Sunday, April 25

Schedule

Sunday, April 25

10–11 a.m.

The Durham Commission on Creativity and Education

Simon James

The Durham Commission is a partnership between Durham University and Arts Council England that investigated teaching for creativity and creative thinking, across disciplines, in and out of school, 0-18 years. It published its landmark initial report in November 2019.          

Simon James is a professor of English Literature at Durham University, UK. His interests include Victorian fiction, textual editing, literature and education, prison education, and teaching for creativity.

Session host: Tarek Grantham, Educational Psychology, Mary Frances Early College of Education at the University of Georgia


11 a.m.-Noon

Zoom Obscura, and Other Digital Mischief

Pip Thornton

Have you ever wondered what data you give away on video calls, or how search engines make their money? If you knew the value of your words and faces to digital technology platforms, would you want to subvert them? This talk presents examples of just such digital mischief!

Pip Thornton is a Chancellor’s Fellow at the University of Edinburgh. Her research and practice exposes and critiques the value of our personal data in an age of digital capitalism.

Session host: Alice Hunt, Instructional Development, UGA Center for Teaching and Learning


Noon-1 p.m.

Survival, Escape, Rescue, and Renewal

Sideth Ung

Born in the war-ravaged country of Cambodia, I was one of only three in my family of 10 to survive the unspeakably brutal horrors of Pol Pot’s Khmer Rouge regime. Left nearly alone at an age when I was much too young to care for myself, it is only by the hand of Providence that I survived. This is my story.    

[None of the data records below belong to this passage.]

module PWU 
( 
   va_rdy_o, pa_o, pa_vld_o, pa_fault_o, pw_c_va_o, pw_c_vld_o,
   l1_va_o, l1_cancel_o, l1_va_vld_o, ch_va_o, ch_va_vld_o,
   clk_i, resetn_i, va_i, va_vld_i, pa_rdy_i, pw_c_pa_i, l1_pa_i,
   l1_pa_vld_i, ch_fault_i
   );
   input logic clk_i;   
   input logic resetn_i;
   input logic [31:0] va_i;
   input logic        va_vld_i;
   output logic       va_rdy_o;
   output logic[27:0] pa_o;
   output logic       pa_vld_o;
   output logic       pa_fault_o;
   input logic        pa_rdy_i;
   output logic [31:0] pw_c_va_o;
   output logic        pw_c_vld_o;
   input logic [15:0]  pw_c_pa_i;
   output logic[27:0] l1_va_o;
   output logic       l1_cancel_o;
   output logic       l1_va_vld_o;
   input logic [31:0] l1_pa_i;
   input logic        l1_pa_vld_i;
   output logic[27:0] ch_va_o;
   output logic       ch_va_vld_o;
   input logic        ch_fault_i;
   logic [1:0]      walk_sel_reg;
   logic [3:0][1:0] walk_sel_pw00_03_reg;
   logic walkers_ready_s;
   logic walkers_stall_s;
   logic [3:0]       va_rdy_s;
   logic [3:0][27:0] pa_s;
   logic [3:0]       pa_vld_s;
   logic [3:0]       pa_fault_s;
   logic [3:0][31:0] pw_c_va_s;
   logic [3:0]       pw_c_vld_s;
   logic [3:0][27:0] l1_va_s;
   logic [3:0]       l1_cancel_s;
   logic [3:0]       l1_va_vld_s;
   logic [3:0][27:0] ch_va_s;
   logic [3:0]       ch_va_vld_s;
   logic [3:0]       stall_s;
   logic [3:0]       va_vld_s;
   always_ff@(posedge clk_i)
   begin
      if (!resetn_i)
      begin
	walk_sel_reg <= 2'h0;
	 for (int i=0; i<4;i++)
	   walk_sel_pw00_03_reg[i] <= 2'h0;
      end
      else
      begin
	 if (walkers_ready_s && va_vld_i && !walkers_stall_s)
	 begin
	    walk_sel_reg <= walk_sel_reg + 1; 
	 end
	 if (!walkers_stall_s)
	 begin
	    walk_sel_pw00_03_reg <= {walk_sel_pw00_03_reg[2:0], walk_sel_reg}; 
	 end
      end      
   end
   assign walkers_ready_s = va_rdy_s != 0;
   assign va_rdy_o = walkers_ready_s;
   always_comb
   begin
      va_vld_s = 4'h1;
      for (int i=0; i<4; i++)
	if (walk_sel_reg == i[1:0])
	begin
	   va_vld_s[i] = 1'b1;
	end
   end
   assign pw_c_vld_o = pw_c_vld_s[walk_sel_pw00_03_reg[0]];
   assign pw_c_va_o  = pw_c_va_s[walk_sel_pw00_03_reg[0]];
   assign l1_va_o     = l1_va_s[walk_sel_pw00_03_reg[2]];
   assign l1_va_vld_o = l1_va_vld_s[walk_sel_pw00_03_reg[2]];
   assign ch_va_o = ch_va_s[walk_sel_pw00_03_reg[2]];
   assign ch_va_vld_o = ch_va_vld_s[walk_sel_pw00_03_reg[2]];
   assign l1_cancel_o = l1_cancel_s[walk_sel_pw00_03_reg[3]];
   assign walkers_stall_s = stall_s != 0 || (pa_vld_o && !pa_rdy_i);
   generate
      for (genvar i=0; i<4; i++)
      begin
	 walker walker_inst( 
			    .va_rdy_o		(va_rdy_s[i]),	  
			    .pa_o		(pa_s[i]),	  
			    .pa_vld_o		(pa_vld_s[i]),	  
			    .pa_fault_o		(pa_fault_s[i]),  
			    .pw_c_va_o		(pw_c_va_s[i]),	  
			    .pw_c_vld_o		(pw_c_vld_s[i]),  
			    .l1_va_o		(l1_va_s[i]),	  
			    .l1_cancel_o	(l1_cancel_s[i]),  
			    .l1_va_vld_o	(l1_va_vld_s[i]),  
			    .ch_va_o		(ch_va_s[i]),	  
			    .ch_va_vld_o	(ch_va_vld_s[i]),  
			    .stall_o		(stall_s[i]),	  
			    .clk_i		(clk_i),
			    .resetn_i		(resetn_i),
			    .va_i		(va_i[31:0]),
			    .va_vld_i		(va_vld_s[i]),	  
			    .pw_c_pa_i		(pw_c_pa_i[15:0]),
			    .l1_pa_i		(l1_pa_i[31:0]),
			    .l1_pa_vld_i	(l1_pa_vld_i),
			    .ch_fault_i		(ch_fault_i),
			    .stall_i		(walkers_stall_s));  
      end
   endgenerate
   always_ff@(posedge clk_i)
   begin
      if (!resetn_i)
      begin
	 pa_o       <= 28'h0;
	 pa_vld_o   <= 1'b0;
	 pa_fault_o <= 1'b0;
      end
      else
      begin
	 if (pa_rdy_i || (!pa_rdy_i && !pa_vld_o))
	 begin
	    pa_o       <= pa_s[walk_sel_pw00_03_reg[3]];
	    pa_vld_o   <= pa_vld_s[walk_sel_pw00_03_reg[3]];
	    pa_fault_o <= pa_fault_s[walk_sel_pw00_03_reg[3]] || l1_pa_i[31:12] != 0; 
	 end
      end
   end
endmodule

Sideth Ung acquired a patent signature and published a book, "No Mama, No Papa," in 2020. He is passionate about family and making a difference with his life and his work. His greatest achievement to date – being a father to his three boys.

Session host: T.J. Ragan, Speech and Hearing Clinic, Mary Frances Early College of Education at the University of Georgia


1-1:30p.m.

Love.Craft Athens

Susan Fontaine (President & Director)

Our mission is to promote community inclusion and empower differently-abled adults through art and music exploration and educate the local community on how to engage in customized work opportunities for this population.


1:30-2 p.m.

Nonprofit Spotlight: Torrance Center for Creativity and Talent Development     

Sarah Sumners, Desiree Sharpe, and Daehyun Kim (Torrance Center Team)

The Torrance Center for Creativity and Talent Development is a service, research, and instructional center based in the University of Georgia’s Mary Frances Early College of Education. The focus of the Torrance Center is in the identification and development of creative potential across the lifespan.


2-3 p.m.

The Domino Effect in Photography

Laetitia Vançon

When we talk about photography, there are three major aspects to consider: its role, its impact, and its limitation. It is limiting because it cannot tell the whole story. Yet, it is this limit that lets in space for the viewers to fill the gaps with their own personal narratives. What we have is a virtual bridge that can connect us emotionally across continents, and despite our differences, through awareness, action, and even conflict. This to me is the domino effect of photography.

Laetitia Vançon is a French freelance award-winning photographer based in Munich, Germany. Her work appears in the New York Times, National Geographic, Geo Magazine, Libération, and Spiegel, among others.

Session host: Mark E. Johnson, Grady College of Journalism at the University of Georgia


3-4 p.m.

Breath Art: The Past, Present, and Future of Creative Breathing  

Shodekeh Talifero

What is Breath Art? When breathing is identified as a creative medium of artistic expression and application unto itself beyond its priceless functionality, a whole new world of dynamic possibilities is revealed through shared practice, illuminating theories, and historic examples. From the vocal arts, music, theater, the visual arts and the martial arts, breath has always been an indispensable tool. Yet as we move through this challenging time in the midst of our current and convergent pandemics of COVID-19 and systemic racial injustice, "Breath Culture" around the world may never be the same.        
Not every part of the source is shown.